Wednesday

The insulin/fat connection

The primary source of body fat for most Americans is not dietary fat ----- but carbohydrate, which is converted to blood sugar and then, with the aid of insulin, to fat by fat cells.

Remember, insulin is our main fat-building hormone. Eat a plate of pasta. Your blood sugar will rise and your insulin level (if you have type 2 diabetes or are not diabetic) will also rise in order to cover, or prevent, the jump in blood sugar. All the blood sugar that is not burned as energy or stored as glycogen is turned into fat.

So you could, in theory, acquire more body fat from eating a big carb "fat-free" dessert than you would from eating a tender steak nicely marbled with fat. Even the fat in the steak is more likely to be stored if it is accompanied by bread, potatoes, corn, and so on.

Now consider what would happen if you instead ate a “fat-free” dessert with exactly the same number of calories as that steak. Your insulin level will jump dramatically in order to cover the sugar and starches in the dessert. Remember, insulin is the fat-building and fat storage hormone. Since it’s dessert, you probably won’t be going out to run a marathon after eating, so the largest portion of your newly created blood sugar won’t get burned. Instead much of it will be turned into fat and stored.

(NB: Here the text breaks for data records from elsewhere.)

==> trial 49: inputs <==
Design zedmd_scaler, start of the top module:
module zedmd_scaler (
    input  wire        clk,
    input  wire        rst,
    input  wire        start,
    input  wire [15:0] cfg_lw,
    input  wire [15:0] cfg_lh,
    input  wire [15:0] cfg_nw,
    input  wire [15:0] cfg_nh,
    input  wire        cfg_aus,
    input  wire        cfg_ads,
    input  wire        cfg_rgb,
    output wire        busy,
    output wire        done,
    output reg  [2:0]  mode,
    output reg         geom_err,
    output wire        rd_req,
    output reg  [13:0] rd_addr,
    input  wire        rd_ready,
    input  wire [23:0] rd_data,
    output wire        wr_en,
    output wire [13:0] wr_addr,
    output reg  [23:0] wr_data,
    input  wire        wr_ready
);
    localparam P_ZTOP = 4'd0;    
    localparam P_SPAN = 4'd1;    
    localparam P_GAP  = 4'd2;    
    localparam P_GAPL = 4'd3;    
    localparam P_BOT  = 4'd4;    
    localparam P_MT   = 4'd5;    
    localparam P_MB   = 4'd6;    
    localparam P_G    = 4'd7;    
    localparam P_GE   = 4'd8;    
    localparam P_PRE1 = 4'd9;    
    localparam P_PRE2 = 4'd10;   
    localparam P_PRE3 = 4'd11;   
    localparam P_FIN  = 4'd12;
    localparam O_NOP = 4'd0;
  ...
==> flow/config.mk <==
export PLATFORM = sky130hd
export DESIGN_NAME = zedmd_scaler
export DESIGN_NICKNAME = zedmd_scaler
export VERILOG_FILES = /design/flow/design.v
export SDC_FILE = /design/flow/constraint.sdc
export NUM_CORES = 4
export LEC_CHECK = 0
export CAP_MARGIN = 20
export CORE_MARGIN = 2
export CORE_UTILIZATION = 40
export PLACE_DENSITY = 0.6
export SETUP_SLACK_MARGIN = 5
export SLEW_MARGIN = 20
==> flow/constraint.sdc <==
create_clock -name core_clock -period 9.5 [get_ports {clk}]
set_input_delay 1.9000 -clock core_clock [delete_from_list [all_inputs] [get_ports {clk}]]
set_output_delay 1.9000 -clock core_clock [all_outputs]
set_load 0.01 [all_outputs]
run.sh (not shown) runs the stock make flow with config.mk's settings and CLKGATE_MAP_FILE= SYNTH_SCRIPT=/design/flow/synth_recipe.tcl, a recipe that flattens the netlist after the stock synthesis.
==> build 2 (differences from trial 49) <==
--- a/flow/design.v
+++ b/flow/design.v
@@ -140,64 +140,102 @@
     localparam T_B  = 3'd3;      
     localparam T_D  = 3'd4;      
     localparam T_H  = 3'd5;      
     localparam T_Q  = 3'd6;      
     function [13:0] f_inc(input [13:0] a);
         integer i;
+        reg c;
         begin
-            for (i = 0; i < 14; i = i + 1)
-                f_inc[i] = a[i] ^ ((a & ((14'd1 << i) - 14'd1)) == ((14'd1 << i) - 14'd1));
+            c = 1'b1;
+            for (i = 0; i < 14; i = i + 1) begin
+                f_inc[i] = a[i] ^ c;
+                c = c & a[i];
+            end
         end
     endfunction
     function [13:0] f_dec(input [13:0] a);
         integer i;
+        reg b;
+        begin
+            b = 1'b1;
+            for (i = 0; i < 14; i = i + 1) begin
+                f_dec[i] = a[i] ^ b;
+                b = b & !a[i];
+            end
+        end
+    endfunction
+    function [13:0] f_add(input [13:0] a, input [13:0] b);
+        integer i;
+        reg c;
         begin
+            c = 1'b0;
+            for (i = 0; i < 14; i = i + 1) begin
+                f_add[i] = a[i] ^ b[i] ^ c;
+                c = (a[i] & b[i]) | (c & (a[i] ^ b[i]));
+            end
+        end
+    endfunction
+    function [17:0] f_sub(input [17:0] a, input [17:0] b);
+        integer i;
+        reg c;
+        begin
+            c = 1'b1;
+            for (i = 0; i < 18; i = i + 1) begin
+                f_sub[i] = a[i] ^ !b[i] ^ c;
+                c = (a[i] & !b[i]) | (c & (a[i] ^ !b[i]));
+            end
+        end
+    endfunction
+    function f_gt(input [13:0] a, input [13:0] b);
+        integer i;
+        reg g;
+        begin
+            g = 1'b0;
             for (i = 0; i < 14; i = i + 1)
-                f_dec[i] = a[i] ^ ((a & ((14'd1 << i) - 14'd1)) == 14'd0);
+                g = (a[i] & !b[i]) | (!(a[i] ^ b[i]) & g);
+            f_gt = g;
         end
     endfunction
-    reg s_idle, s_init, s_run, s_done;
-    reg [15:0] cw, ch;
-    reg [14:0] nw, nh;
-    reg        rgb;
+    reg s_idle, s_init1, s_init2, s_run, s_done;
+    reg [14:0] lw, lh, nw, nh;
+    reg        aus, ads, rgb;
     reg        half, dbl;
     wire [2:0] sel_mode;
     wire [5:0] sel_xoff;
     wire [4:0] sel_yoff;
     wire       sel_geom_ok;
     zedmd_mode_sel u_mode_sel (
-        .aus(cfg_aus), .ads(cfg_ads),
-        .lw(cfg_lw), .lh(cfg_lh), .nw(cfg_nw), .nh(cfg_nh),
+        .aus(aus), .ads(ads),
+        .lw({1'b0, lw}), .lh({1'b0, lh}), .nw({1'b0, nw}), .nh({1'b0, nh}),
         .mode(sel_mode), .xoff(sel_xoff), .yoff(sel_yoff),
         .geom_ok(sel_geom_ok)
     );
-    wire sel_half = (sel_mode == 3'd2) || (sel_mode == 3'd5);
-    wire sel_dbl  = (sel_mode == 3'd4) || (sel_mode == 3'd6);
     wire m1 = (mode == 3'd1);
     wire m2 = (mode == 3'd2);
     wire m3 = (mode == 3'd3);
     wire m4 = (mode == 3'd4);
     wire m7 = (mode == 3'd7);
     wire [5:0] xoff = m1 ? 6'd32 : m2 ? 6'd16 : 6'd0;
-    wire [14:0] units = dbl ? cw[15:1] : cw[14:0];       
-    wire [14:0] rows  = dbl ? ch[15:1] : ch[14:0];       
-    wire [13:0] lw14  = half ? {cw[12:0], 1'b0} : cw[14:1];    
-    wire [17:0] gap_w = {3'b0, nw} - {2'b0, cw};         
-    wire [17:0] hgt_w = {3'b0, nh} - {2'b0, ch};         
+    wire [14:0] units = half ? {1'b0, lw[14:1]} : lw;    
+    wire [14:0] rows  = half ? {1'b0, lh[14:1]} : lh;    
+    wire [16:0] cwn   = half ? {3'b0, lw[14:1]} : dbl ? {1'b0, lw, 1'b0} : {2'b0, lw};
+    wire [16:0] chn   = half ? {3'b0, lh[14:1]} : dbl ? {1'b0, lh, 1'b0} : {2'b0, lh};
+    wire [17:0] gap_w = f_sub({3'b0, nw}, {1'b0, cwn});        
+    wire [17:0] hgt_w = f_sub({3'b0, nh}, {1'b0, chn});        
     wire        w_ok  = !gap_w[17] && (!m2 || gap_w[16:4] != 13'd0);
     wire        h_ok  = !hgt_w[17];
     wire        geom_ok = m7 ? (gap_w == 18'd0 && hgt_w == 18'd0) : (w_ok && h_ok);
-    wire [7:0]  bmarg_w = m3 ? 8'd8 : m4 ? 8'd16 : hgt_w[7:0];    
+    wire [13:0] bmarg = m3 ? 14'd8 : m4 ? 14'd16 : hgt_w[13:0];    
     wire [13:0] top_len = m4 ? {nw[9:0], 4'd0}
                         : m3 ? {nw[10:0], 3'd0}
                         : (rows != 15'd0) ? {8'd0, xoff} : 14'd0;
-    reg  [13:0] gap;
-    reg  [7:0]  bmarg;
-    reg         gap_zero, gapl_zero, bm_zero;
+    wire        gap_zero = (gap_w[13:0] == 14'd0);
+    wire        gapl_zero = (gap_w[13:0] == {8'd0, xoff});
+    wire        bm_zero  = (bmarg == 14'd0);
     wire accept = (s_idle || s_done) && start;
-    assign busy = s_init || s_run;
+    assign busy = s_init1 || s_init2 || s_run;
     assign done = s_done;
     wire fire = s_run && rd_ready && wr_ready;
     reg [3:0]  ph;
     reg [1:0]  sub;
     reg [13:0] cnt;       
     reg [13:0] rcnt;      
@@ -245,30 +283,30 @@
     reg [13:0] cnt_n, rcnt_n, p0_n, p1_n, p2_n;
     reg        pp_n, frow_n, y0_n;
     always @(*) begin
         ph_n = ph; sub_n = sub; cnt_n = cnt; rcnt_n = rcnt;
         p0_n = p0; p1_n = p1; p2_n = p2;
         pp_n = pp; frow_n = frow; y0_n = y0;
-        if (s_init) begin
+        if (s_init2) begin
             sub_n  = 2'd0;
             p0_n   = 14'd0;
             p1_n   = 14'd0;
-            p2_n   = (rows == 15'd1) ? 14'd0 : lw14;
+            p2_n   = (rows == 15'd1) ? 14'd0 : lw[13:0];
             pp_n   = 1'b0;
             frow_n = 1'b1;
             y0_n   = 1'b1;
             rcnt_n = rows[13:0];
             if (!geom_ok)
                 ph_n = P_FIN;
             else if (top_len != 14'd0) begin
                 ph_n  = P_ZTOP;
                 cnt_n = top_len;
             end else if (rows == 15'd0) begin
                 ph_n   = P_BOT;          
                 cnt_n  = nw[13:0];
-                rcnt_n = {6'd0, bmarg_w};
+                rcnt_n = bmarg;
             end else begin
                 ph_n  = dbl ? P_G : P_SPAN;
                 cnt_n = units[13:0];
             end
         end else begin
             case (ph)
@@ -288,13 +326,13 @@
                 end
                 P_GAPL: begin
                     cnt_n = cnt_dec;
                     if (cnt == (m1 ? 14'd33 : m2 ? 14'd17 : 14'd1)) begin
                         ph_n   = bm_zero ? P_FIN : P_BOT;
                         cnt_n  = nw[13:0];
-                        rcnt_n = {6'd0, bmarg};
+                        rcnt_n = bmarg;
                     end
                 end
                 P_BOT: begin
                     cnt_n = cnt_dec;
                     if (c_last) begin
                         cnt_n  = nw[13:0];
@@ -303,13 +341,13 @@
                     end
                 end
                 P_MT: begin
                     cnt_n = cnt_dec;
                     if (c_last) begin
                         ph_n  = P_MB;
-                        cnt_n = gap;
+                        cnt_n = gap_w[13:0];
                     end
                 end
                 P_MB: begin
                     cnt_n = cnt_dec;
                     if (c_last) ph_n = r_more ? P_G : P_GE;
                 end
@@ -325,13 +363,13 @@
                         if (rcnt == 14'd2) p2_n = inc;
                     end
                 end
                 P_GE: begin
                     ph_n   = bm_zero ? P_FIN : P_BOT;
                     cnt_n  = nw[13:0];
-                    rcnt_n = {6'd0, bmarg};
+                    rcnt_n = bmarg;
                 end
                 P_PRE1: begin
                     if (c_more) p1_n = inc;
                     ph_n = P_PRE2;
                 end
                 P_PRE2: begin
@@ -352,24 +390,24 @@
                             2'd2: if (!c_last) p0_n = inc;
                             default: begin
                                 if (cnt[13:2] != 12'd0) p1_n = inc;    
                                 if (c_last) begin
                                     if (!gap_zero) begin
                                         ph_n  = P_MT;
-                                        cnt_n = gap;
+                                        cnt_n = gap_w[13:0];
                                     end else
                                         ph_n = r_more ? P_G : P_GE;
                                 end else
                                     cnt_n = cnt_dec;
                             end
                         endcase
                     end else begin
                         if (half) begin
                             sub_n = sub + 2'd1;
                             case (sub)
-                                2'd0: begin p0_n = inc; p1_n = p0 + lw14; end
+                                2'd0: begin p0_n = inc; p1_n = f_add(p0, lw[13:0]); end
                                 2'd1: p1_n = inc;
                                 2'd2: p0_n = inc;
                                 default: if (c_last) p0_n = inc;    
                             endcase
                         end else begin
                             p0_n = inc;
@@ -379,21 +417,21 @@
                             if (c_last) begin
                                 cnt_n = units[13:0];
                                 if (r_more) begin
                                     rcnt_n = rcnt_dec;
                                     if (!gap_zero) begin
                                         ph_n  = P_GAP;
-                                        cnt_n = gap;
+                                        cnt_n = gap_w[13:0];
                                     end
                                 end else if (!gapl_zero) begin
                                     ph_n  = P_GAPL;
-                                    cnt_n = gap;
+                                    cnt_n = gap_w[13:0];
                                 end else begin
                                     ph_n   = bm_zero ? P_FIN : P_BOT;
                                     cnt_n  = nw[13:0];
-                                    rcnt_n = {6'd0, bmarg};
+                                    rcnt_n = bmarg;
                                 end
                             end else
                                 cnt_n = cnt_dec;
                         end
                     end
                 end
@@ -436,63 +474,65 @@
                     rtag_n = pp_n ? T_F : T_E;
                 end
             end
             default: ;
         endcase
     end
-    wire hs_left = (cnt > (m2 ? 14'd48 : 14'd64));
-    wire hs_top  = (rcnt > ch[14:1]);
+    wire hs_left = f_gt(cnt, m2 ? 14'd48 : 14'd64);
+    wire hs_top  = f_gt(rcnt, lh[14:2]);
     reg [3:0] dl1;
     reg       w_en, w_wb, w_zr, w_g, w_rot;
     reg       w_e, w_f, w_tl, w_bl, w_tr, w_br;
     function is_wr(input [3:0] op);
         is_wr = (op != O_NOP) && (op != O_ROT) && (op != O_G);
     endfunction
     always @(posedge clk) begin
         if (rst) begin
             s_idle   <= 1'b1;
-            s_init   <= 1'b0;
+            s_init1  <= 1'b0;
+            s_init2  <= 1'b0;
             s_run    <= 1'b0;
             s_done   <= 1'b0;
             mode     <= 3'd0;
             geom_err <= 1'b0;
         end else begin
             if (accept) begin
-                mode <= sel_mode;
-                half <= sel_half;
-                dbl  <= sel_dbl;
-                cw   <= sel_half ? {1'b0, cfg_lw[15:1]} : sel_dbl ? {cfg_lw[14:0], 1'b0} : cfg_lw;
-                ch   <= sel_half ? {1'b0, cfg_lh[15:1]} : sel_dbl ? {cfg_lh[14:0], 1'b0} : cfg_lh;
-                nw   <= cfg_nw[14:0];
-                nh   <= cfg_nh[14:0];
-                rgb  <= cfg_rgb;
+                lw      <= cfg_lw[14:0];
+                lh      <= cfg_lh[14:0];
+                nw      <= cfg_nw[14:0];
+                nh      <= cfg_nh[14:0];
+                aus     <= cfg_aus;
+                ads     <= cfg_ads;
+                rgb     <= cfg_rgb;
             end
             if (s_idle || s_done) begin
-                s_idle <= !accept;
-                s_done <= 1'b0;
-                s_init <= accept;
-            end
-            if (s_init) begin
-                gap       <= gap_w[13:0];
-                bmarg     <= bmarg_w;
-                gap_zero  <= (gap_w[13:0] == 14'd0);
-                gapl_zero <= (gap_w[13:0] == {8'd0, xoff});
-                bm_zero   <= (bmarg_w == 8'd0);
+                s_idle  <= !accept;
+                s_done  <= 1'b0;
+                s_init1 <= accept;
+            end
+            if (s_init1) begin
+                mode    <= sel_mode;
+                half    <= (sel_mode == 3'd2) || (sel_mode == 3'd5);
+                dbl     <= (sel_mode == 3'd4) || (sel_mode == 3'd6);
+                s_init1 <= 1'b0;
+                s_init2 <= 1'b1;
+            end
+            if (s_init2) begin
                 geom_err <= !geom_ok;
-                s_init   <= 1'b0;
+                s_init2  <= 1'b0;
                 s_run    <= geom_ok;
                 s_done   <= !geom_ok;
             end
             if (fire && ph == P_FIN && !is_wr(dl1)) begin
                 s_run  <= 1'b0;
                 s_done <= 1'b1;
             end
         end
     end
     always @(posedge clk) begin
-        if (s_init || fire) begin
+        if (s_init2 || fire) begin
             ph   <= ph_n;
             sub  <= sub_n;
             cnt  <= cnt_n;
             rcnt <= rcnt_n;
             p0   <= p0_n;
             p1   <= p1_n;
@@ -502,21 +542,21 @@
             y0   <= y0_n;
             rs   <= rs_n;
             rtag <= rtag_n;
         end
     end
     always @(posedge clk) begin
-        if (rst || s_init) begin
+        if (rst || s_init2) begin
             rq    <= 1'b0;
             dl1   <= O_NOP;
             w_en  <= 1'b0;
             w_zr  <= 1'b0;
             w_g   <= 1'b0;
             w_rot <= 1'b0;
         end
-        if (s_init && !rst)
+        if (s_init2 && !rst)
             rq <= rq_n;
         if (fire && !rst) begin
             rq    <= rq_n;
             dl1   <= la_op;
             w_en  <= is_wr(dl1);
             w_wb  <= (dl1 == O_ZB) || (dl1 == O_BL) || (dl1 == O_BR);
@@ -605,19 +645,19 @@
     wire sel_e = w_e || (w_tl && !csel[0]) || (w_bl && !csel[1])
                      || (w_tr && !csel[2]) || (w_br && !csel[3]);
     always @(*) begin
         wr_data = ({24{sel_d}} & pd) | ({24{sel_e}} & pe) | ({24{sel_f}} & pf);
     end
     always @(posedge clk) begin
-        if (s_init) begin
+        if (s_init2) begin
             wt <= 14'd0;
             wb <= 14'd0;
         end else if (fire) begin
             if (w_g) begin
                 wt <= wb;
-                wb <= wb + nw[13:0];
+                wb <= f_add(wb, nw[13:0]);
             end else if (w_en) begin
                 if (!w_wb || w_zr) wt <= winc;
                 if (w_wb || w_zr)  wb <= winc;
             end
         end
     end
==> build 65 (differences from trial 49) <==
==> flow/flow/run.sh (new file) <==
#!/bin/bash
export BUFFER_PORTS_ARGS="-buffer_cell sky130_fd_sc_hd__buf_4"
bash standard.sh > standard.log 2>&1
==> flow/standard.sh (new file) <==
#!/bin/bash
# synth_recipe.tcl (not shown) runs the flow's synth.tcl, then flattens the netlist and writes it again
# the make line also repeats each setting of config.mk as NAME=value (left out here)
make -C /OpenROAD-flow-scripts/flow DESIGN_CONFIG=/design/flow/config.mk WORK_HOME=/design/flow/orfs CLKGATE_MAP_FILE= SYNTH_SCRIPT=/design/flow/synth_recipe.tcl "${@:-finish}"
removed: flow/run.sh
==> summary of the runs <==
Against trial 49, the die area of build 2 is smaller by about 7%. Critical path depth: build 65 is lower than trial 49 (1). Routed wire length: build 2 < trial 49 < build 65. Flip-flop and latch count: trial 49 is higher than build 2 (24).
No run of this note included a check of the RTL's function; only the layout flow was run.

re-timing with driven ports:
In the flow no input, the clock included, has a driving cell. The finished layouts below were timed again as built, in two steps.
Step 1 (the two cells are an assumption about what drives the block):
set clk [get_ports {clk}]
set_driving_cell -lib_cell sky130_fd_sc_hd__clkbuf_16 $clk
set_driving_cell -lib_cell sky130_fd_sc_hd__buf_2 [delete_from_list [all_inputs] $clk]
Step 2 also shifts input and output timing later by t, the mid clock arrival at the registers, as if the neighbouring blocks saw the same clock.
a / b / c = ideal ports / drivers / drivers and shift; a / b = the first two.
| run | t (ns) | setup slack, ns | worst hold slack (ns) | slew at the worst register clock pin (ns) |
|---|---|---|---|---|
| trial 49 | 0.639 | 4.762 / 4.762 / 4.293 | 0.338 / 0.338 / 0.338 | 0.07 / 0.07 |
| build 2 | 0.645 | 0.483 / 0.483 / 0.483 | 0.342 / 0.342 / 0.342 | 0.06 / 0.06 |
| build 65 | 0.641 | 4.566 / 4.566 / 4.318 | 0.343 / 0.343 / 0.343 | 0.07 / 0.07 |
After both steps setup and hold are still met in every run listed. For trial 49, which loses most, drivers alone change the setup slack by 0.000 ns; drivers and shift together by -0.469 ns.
What follows belongs to an exercise in optimizing a design on an open flow for small area, a short achievable clock period and few clock cycles; a production flow would make more cautious choices.
Function was checked by simulation only, so behaviour that the tests miss may differ from the original.
Power is estimated from default activity; no workload was simulated.

==> wip/tundra <==
## ap4s_core
module ap4s_core (
    input  wire        clk,
    input  wire        rst,
    input  wire        req,
    input  wire        we,
    input  wire [7:0]  addr,
    input  wire [15:0] wdata,
    output reg         ack,
    output reg  [15:0] rdata
);
    localparam [3:0] E_NONE     = 4'd0;
    localparam [3:0] E_SHORT    = 4'd1;
    localparam [3:0] E_BADFCC   = 4'd2;
    localparam [3:0] E_BADDPID  = 4'd3;
    localparam [3:0] E_UNKTYPE  = 4'd4;
    localparam [3:0] E_LENGTH   = 4'd5;
    localparam [3:0] E_ALPHA    = 4'd6;
    localparam [3:0] E_ILLEGAL  = 4'd8;
    localparam [3:0] E_BUFRANGE = 4'd9;
    function is_digit(input [7:0] c);
        is_digit = (c[7:4] == 4'h3) && !(c[3] && (c[2] || c[1]));
    endfunction
    function letter5(input [4:0] c);
        letter5 = (c != 5'd0) && !(c[4] && c[3] && (c[2] || (c[1] && c[0])));
    endfunction
    function in_alpha(input [7:0] c);
        in_alpha = is_digit(c) ||
                   ((c[7:5] == 3'b010) && letter5(c[4:0])) ||
                   ((c[7:5] == 3'b011) && letter5(c[4:0])) ||
                   (c == 8'h20) || (c == 8'h23);
    endfunction
    function [3:0] n_table(input [3:0] v);
        case (v)
            4'd0: n_table = 4'h0;
            4'd1: n_table = 4'h1;
            4'd2: n_table = 4'h2;
            4'd3: n_table = 4'h4;
            4'd4: n_table = 4'h5;
            4'd5: n_table = 4'h6;
            4'd6: n_table = 4'h8;
            4'd7: n_table = 4'h9;
            4'd8: n_table = 4'hA;
            default: n_table = 4'hC;
        endcase
    endfunction
  ...
export LEC_CHECK = 0
export CAP_MARGIN = 20
export CORE_MARGIN = 2
export CORE_UTILIZATION = 40
export PLACE_DENSITY = 0.6
export SLEW_MARGIN = 20
create_clock -name core_clock -period 12.0 [get_ports {clk}]
standard.sh (not shown) runs the stock make flow with config.mk's settings and CLKGATE_MAP_FILE= SYNTH_SCRIPT=/design/flow/synth_recipe.tcl, a recipe that flattens the netlist after the stock synthesis.
==> flow/flow/run.sh <==
#!/bin/bash
set -e
export SETUP_SLACK_MARGIN=6.6
bash standard.sh > standard.log 2>&1
==> wip/cedar: changes against wip/tundra <==
==> flow/run.sh (new file) <==
#!/bin/bash
# synth_recipe.tcl (not shown) runs the flow's synth.tcl, then flattens the netlist and writes it again
# the make line also repeats each setting of config.mk as NAME=value (left out here)
make -C /OpenROAD-flow-scripts/flow DESIGN_CONFIG=/design/flow/config.mk WORK_HOME=/design/flow/orfs CLKGATE_MAP_FILE= SYNTH_SCRIPT=/design/flow/synth_recipe.tcl finish
- SETUP_SLACK_MARGIN: unset -> 5
removed: flow/flow/run.sh
removed: flow/standard.sh
==> run notes <==
item                                                             wip/cedar               wip/tundra
Run status                                         complete, no violations  complete, no violations
HPWL after detailed placement                                    98,060 um                99,410 um
Clock network power                                                2560 uW                  2440 uW
Overall power                                                      6248 uW                  6277 uW
Met2 Resource Use GR                                                42.32%                   42.18%
Clock network share of area                                         6.111%                   5.564%
Achievable frequency                                             143.4 MHz                167.2 MHz
Post-Route Skew                                                 0.02821 ns               0.04065 ns
P_int                                                              4534 uW                  4500 uW
Multi-In Gates                                                       2,609                    2,610
Met3 usage                                                          5.818%                   5.516%
Via count of the first global-routing pass                          30,387                   30,362
Clkbuf count                                                            97                       99
Sequential group share of total power                                44.3%                    44.1%
Placed Cells incl. Taps                                              4,852                    4,858
Post-DP Area                                                  0.04155 mm^2             0.04168 mm^2
Combinational share of power                                         14.8%                    17.1%
Number of filler instances in the final layout                       9,279                    9,124
Worst R2R End                                                        pf[0]                   res[0]
Total non-filler cell area in the finished layout             0.04441 mm^2             0.04633 mm^2
Testbench counts of wip/tundra, summed over its fixed seeds: cycles 16,192.
Testbench counts of wip/cedar, summed over its fixed seeds: cycles 16,192.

Interestingly enough, eating fat with carbohydrate can actually slow the digestion of carbohydrate, so the jump in your blood sugar level might thereby be slowed. This would probably be relatively effective if you’re talking about eating a green salad with vinegar-and-oil dressing. But if you’re eating a regular dessert, or a baked potato with your steak, the slowdown in digestion would not prevent blood sugar elevation in a diabetic.